Effects of platelet activating factor on action potentials and potassium channels in guinea-pig ventricular myocytes.

This study was designed to investigate the effects of platelet activating factor (PAF) on the action potential and potassium currents in guinea-pig ventricular myocytes. Whole cell patch clamp techniques were used. With 5 mmol/L ATP in the pipette electrode(mimic normal condition), 1 micromol/L PAF increased APD(90) from 225.8+/-23.3 to 352.8+/-29.8 ms (n=5, P<0.05), decreased I(K1) and I(K) tail currents from -6.1+/-1.3 to -5.6+/-1.1 nA (n=5, P<0.05) at -120 mV and from 173.5+/-16.7 to 152.1+/-11.5 pA (P<0.05, n=4) at +30 mV, respectively. But PAF had no effect on I(K1) at potentials within the normal range of membrane potentials (between -90 mV and +20 mV). In the contrary, without ATP in the pipette electrode by which I(K.ATP) was activated (mimic ischemic condition), 1 micro mol/L PAF shortened APD(90) from 153+/-24.6 to 88.2+/-19.4 ms (n=5, P<0.01).
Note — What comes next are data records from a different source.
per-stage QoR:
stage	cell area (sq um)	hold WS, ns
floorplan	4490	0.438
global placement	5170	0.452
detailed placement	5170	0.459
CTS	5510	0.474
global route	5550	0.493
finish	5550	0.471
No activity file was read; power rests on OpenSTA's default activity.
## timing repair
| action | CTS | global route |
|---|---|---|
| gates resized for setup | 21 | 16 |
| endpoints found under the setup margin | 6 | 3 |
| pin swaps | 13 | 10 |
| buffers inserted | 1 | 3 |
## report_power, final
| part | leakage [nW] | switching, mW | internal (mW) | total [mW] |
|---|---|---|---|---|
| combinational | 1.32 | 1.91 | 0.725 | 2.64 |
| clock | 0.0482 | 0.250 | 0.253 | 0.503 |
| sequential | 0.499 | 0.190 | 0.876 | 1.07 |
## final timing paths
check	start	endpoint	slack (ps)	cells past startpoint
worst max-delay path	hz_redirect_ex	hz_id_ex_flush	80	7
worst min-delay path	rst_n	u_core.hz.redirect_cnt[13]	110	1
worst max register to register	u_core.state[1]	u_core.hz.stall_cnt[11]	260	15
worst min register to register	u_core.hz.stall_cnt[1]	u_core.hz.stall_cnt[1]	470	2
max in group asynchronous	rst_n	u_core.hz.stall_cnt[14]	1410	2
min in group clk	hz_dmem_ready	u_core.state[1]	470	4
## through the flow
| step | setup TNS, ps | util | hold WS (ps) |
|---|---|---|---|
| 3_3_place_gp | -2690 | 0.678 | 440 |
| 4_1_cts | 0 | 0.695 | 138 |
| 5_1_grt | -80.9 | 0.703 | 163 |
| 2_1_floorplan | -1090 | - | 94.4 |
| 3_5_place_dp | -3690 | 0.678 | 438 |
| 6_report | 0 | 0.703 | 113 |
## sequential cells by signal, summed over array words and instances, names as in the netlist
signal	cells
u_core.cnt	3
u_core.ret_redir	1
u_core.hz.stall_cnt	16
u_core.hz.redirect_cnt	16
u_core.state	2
Incubation of myocytes with 1 micro mol/L glibenclamide, a blocker of I(K.ATP ) could restore prolongation of APD induced by PAF. In conclusion, in guinea-pig ventricular myocytes, with 5 mmol/L ATP in the pipette PAF could prolong APD partly due to the inhibition of I(K); while with 0 mmol/L ATP in the pipette, PAF could induce an activation of I(K.ATP), hence a decrease in APD. It is suggested that PAF may amplify the heterogeneity between ischemic and normal cardiac myocytes during ischemia /reperfusion, which may play a vital role in the pathogenesis of the arrhythmias induced by ischemia /reperfusion.